> **Activity**
Could you set down exactly the lines in the records below between the line holding "xor gates and xnor gates: 4" and the line holding "adders and majority gates: 1", inclusive?

-*-*-

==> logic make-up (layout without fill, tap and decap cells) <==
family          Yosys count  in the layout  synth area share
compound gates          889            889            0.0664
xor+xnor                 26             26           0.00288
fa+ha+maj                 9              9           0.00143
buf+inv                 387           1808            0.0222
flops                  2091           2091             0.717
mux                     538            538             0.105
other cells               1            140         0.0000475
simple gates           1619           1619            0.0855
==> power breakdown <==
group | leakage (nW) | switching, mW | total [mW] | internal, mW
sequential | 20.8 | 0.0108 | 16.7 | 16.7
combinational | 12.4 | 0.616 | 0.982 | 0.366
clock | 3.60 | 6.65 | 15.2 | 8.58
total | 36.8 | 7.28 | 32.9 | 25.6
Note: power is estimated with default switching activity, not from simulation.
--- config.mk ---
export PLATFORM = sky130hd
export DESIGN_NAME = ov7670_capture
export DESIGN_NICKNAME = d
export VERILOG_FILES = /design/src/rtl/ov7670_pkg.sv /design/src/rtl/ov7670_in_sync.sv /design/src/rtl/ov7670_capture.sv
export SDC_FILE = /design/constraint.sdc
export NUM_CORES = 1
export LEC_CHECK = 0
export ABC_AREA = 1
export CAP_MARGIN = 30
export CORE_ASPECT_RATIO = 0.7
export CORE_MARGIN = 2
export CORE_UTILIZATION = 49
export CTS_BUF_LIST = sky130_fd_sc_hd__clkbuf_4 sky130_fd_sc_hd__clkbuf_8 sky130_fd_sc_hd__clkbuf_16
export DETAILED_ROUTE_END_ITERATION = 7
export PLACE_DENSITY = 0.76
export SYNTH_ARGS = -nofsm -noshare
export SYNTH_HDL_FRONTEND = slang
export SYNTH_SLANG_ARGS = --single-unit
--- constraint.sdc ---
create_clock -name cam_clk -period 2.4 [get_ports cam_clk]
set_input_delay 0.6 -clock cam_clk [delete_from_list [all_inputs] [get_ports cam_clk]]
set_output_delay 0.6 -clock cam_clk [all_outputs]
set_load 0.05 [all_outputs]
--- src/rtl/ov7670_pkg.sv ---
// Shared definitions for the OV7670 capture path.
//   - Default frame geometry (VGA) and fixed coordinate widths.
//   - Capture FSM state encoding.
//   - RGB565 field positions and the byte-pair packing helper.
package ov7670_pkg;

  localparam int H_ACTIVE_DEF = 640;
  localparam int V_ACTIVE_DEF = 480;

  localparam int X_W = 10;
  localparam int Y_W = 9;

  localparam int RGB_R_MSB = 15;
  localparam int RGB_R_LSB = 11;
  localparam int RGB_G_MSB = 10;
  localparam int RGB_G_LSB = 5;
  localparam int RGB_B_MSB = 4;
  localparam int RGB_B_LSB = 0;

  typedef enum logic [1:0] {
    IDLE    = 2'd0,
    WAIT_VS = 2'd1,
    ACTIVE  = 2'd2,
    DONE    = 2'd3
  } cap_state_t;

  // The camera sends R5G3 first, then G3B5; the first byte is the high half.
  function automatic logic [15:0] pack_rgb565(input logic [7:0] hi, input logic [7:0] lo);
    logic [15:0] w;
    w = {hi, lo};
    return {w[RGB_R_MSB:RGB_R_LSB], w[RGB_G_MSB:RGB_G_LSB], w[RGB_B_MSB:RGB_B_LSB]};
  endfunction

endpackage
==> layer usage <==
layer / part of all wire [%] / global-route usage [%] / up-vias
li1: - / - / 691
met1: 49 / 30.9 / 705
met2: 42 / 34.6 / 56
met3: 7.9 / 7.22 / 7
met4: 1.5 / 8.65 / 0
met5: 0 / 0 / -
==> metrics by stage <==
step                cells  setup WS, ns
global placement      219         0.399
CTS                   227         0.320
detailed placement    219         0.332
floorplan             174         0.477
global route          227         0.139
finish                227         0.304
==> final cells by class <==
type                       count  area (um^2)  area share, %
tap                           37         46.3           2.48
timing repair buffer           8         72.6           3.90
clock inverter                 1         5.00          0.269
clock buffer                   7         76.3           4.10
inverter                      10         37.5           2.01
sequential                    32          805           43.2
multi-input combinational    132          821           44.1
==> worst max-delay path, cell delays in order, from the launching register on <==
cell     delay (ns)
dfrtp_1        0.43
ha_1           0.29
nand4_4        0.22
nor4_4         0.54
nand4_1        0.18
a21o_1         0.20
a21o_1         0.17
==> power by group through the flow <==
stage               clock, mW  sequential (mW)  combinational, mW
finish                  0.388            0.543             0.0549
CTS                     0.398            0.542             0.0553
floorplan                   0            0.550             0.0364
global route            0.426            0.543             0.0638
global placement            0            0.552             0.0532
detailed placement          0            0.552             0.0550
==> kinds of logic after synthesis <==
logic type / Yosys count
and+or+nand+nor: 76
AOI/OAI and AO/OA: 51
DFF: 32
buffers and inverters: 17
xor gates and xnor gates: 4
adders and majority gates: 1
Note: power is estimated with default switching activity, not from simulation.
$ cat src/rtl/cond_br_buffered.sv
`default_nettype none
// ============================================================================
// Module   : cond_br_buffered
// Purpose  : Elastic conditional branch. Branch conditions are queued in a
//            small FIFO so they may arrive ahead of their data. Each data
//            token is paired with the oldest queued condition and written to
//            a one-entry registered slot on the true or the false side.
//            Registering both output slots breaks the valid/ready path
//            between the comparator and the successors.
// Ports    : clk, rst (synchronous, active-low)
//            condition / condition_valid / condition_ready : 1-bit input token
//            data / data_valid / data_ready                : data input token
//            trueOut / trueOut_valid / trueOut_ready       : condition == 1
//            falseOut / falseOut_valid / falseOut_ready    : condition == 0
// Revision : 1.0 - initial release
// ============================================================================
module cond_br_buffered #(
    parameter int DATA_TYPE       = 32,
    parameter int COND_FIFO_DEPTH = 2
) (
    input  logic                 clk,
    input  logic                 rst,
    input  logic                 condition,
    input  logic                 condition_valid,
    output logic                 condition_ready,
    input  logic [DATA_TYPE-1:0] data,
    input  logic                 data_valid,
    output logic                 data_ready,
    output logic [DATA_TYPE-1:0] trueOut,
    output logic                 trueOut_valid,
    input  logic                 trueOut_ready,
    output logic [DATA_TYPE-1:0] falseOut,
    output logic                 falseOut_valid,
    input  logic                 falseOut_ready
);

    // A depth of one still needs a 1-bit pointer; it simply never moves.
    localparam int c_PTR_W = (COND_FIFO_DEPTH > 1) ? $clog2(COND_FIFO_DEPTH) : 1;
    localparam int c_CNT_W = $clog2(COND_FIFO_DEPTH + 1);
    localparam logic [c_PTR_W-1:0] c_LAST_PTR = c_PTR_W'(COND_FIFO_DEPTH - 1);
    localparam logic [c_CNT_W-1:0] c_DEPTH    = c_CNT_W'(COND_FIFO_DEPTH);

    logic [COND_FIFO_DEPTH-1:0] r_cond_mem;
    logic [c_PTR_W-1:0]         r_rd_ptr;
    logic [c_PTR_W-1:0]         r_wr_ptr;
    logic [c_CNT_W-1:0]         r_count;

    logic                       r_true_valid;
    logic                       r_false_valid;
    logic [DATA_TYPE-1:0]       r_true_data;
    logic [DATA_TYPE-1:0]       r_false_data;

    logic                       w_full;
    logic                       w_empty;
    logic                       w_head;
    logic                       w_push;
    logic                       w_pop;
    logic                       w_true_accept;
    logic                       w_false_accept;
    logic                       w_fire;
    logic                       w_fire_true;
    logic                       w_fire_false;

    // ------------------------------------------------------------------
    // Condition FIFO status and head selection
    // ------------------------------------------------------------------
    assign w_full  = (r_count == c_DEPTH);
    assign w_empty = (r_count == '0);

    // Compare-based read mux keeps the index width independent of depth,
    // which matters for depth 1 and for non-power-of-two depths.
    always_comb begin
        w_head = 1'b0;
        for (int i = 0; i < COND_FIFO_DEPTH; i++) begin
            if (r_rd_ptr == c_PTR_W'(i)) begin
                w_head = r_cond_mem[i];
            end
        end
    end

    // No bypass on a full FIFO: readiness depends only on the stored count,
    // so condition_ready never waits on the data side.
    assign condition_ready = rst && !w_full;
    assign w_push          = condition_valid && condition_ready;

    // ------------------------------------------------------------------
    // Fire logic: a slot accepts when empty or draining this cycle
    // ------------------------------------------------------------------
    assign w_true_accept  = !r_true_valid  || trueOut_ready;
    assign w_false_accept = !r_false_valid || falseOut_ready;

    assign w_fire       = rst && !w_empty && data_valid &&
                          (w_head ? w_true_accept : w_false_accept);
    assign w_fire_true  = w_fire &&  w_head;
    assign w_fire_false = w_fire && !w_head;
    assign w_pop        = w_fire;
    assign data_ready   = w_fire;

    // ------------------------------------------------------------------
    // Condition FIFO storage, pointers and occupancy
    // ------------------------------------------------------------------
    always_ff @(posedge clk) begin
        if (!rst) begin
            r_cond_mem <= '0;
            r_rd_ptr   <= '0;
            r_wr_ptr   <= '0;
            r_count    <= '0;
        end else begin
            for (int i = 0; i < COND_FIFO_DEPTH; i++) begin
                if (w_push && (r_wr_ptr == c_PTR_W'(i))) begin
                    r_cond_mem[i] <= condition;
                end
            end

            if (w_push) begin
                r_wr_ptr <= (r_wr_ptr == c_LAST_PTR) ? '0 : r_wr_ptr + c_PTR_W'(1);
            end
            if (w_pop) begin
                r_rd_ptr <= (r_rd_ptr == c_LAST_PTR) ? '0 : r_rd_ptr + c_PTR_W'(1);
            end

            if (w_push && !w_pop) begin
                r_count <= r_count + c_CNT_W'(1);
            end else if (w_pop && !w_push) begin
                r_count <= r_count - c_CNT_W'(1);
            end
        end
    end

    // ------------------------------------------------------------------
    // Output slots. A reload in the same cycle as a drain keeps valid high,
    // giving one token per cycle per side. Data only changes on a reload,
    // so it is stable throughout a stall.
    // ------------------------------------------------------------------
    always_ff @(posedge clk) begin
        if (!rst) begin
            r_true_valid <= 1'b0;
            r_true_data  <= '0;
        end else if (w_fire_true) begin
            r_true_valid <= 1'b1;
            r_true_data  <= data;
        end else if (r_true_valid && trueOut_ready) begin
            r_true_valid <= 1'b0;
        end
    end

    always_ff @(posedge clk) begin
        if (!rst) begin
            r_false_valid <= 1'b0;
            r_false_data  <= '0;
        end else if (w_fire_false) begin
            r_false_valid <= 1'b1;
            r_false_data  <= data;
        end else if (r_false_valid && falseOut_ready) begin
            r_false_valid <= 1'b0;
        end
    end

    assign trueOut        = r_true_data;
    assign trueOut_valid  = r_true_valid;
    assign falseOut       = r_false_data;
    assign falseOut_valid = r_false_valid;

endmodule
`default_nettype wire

-*-*-

> **Written reply**
xor gates and xnor gates: 4
adders and majority gates: 1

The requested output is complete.